A typical scene looks like::

    ChannelMaster (root, all output flows here)
    ├── ChannelMusic       ← background tracks
    ├── ChannelAmbient     ← environment loops
    ├── ChannelVoice       ← dialogue
    ├── ChannelGui         ← UI feedback
    └── ChannelFX          ← short SFX

Reverb
------

:cpp:class:`YSE::reverb` is a positioned reverb zone — a sphere in the scene
that lends its parameters to any nearby listener. Multiple reverbs can
overlap; the engine blends them by proximity so the listener transitions
smoothly between cave, hall, and bathroom as they walk.

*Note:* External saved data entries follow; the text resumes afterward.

Source: an optimization exercise on an open RTL-to-GDS flow (aim: small area). Production flows keep margins and buffers that such runs may drop.
At most, simulation tests tie the RTL to the original design; equivalence was not proved.

==> module uart_copro_top, before the edit <==
module uart_copro_top(
    input  clk,
    input  reset,
    input  rx,
    output tx,
    input  [1:0] mode
);
    localparam [1:0] IDLE = 2'd0, START = 2'd1, DATA = 2'd2, STOP = 2'd3;
    wire tick, bc1;
    baud_rate_generator BAUD (.clk(clk), .reset(reset), .tick(tick), .bc1(bc1));
    reg [5:0] ph;
    always @(posedge clk) ph <= ph + 6'd1;
    wire ph63 = &ph;
    reg [1:0] rs;
    reg [3:0] rt;
    reg [6:0] w;         
    reg       rxb;       
    wire rt15 = &rt;
    wire rsample    = (rs == DATA) & tick & rt15;
    wire data_ready = (rs == STOP) & tick & rt15;
    wire [5:0] welem = w[6:1] ^ 6'h3C;    
    wire rwr = ((rs == STOP) | ((rs == DATA) & ~&w[2:0])) & (ph == welem);
    always @(posedge clk) begin
        case (rs)
            IDLE:  if (~rx) begin rs <= START; rt <= 4'd0; end
            START: if (tick) begin
                       if (rt == 4'd7) begin rs <= DATA; rt <= 4'd0; end
                       else rt <= rt + 4'd1;
                   end
            DATA:  if (tick) begin
                       if (rt15) begin
                           rt <= 4'd0;
                           if (w[2:0] == 3'd6) rs <= STOP;
                       end else rt <= rt + 4'd1;
                   end
            STOP:  if (tick) begin
                       if (rt15) rs <= IDLE;
                       else rt <= rt + 4'd1;
                   end
        endcase
        if (rsample) rxb <= rx;
        if (reset) begin
            rs <= IDLE;
            w  <= 7'h7F;
        end else if (rsample) begin
            w  <= w + 7'd1;
        end
    end
    reg [1:0] sq;
    wire trig  = (sq == 2'd1) & bc1;
    wire cpend = (sq == 2'd3);
    wire act   = (sq == 2'd2);
    wire compl = data_ready & (&w);
    always @(posedge clk) begin
        sq[0] <= ~reset & ((~sq[1] & (sq[0] | compl)) | (sq[1] & sq[0] & ~ph63));
        sq[1] <= ~reset & ((sq[0] & (sq[1] | bc1)) | (sq[1] & ~sq[0] & ~ph63));
    end
    reg [63:0] A0, A1, B0, B1, C0, C1;
    reg [3:0]  X0, X1;
    reg cy, fv1, fv2;
    reg [1:0] mL;
    wire a0 = A0[0], a1 = A1[0];
    wire b0 = B0[0] & fv1, b1 = B1[0] & fv1;
    wire c0 = C0[0] & fv2, c1 = C1[0] & fv2;
    wire s0 = a0 ^ b0 ^ cy;
    wire k0 = (a0 & b0) | (cy & (a0 ^ b0));
    wire s1 = a1 ^ b1 ^ k0;
    wire k1 = (a1 & b1) | (k0 & (a1 ^ b1));
    wire r0 = mL[0] ? a0 : mL[1] ? c0 : s0;
    wire r1 = mL[0] ? a1 : mL[1] ? c1 : s1;
    wire slot0 = (ph[5:2] == 4'd0);
    wire wra = act & ~slot0;     
    wire wrx = act & slot0;      
    always @(posedge clk) begin
        A0 <= {(rwr & ~w[0]) ? rxb : A0[0], A0[63:61], wra ? r0 : A0[60], A0[59:1]};
        A1 <= {(rwr &  w[0]) ? rxb : A1[0], A1[63:61], wra ? r1 : A1[60], A1[59:1]};
        X0 <= {wrx ? r0 : X0[0], X0[3:1]};
        X1 <= {wrx ? r1 : X1[0], X1[3:1]};
        B0 <= {act ? A0[0] : B0[0], B0[63:1]};
        B1 <= {act ? A1[0] : B1[0], B1[63:1]};
        C0 <= {act ? B0[0] : C0[0], C0[63:1]};
        C1 <= {act ? B1[0] : C1[0], C1[63:1]};
        cy <= act & k1;
        if (trig) mL <= mode;
        if (reset) begin
            fv1 <= 1'b0;
            fv2 <= 1'b0;
        end else if (act & ph63) begin
            fv1 <= 1'b1;
            fv2 <= fv1;
        end
    end
    reg [4:0] pd;
    reg [1:0] ts;
    reg [3:0] tt;
    reg [2:0] nb;
    reg [3:0] D0, D1;    
    wire tt15 = &tt;
    wire tx_done  = (ts == STOP) & tick & tt15;
    wire tx_start = (ts == IDLE) & ~(pd[4] & ~pd[0]) & ~trig;
    wire fetch = (ts == START) & (pd[4] | (ph[5:2] == pd[3:0]));
    always @(posedge clk) begin
        if (reset) begin pd[4] <= 1'b1; pd[0] <= 1'b0; end
        else if (trig) pd <= 5'd14;
        else if (tx_done) pd <= pd - 5'd1;
        D0 <= {fetch ? (pd[4] ? X0[0] : A0[0]) : D0[0], D0[3:1]};
        D1 <= {fetch ? (pd[4] ? X1[0] : A1[0]) : D1[0], D1[3:1]};
        case (ts)
            IDLE:  if (tx_start) begin ts <= START; tt <= 4'd0; end
            START: if (tick) begin
                       if (tt15) begin ts <= DATA; tt <= 4'd0; nb <= 3'd0; end
                       else tt <= tt + 4'd1;
                   end
            DATA:  if (tick) begin
                       if (tt15) begin
                           tt <= 4'd0;
                           if (&nb) ts <= STOP; else nb <= nb + 3'd1;
                       end else tt <= tt + 4'd1;
                   end
            STOP:  if (tick) begin
                       if (tt15) ts <= IDLE;
                       else tt <= tt + 4'd1;
                   end
        endcase
        if (reset) ts <= IDLE;
    end
    wire [1:0] dst = nb[2:1] - ph[1:0];
    wire [3:0] dsel = nb[0] ? D1 : D0;
    assign tx = (ts == DATA) ? dsel[dst] : (ts != START);
endmodule
From an optimization exercise on the open Yosys and OpenROAD flow, aimed at small area and a short achievable clock period; shortcuts taken in it are not production practice.
No functional check of the RTL was part of this run.
Power figures rest on the tool's default switching activity, not on a simulated workload.

==> flow/design.v <==
module HA(input a, input b, output s, output co);
  assign s = a ^ b;
  assign co = a & b;
endmodule
module HAN(input a, input b, output s, output co);
  assign s = ~(a ^ b);
  assign co = a | b;
endmodule
module FA(input a, input b, input c, output s, output co);
  assign s = a ^ b ^ c;
  assign co = (a & b) | (a & c) | (b & c);
endmodule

A "global" reverb (``YSE::System().getGlobalReverb()``) acts as the fallback
everywhere no positioned zone reaches.

Patcher
-------

:cpp:class:`YSE::patcher` is a Max/MSP-style modular DSP graph: a
collection of small objects (oscillators, filters, math, MIDI, GUI
controls) wired together by inlets and outlets. Use it when a sound is
not a file to play but a network to evaluate — procedural synthesis,
parameter mapping, generative MIDI.

.. code-block:: cpp

    YSE::patcher p;
    p.create();
    auto osc  = p.CreateObject(YSE::OBJ::D_SINE, "440");
    auto out  = p.CreateObject(YSE::OBJ::D_DAC);
    p.Connect(osc, 0, out, 0);
    sound.create(p, ChannelMaster);  // play the patcher as a sound source

Graphs can be serialised with ``DumpJSON()`` and rebuilt with
``ParseJSON()`` — pair the engine with an external editor or ship
presets as plain text.

The full set of registered object types — every inlet, outlet,
parameter, and accepted message type — is listed on the
:doc:`../api/patcher_objects` reference page, generated directly from
the engine source so it can never drift.

Putting it together
-------------------

The interaction looks like this on every frame:

1. The application calls ``System().update()`` to advance engine state.
2. The application updates the ``Listener`` position to wherever the player /
   camera is.
3. Sounds attached to channels render through the channel tree.
4. Positioned reverbs nearest the listener are blended into the output.

That is the whole picture. Everything else — DSP processors, patchers, the
note ``player`` — is built on top of these five concepts.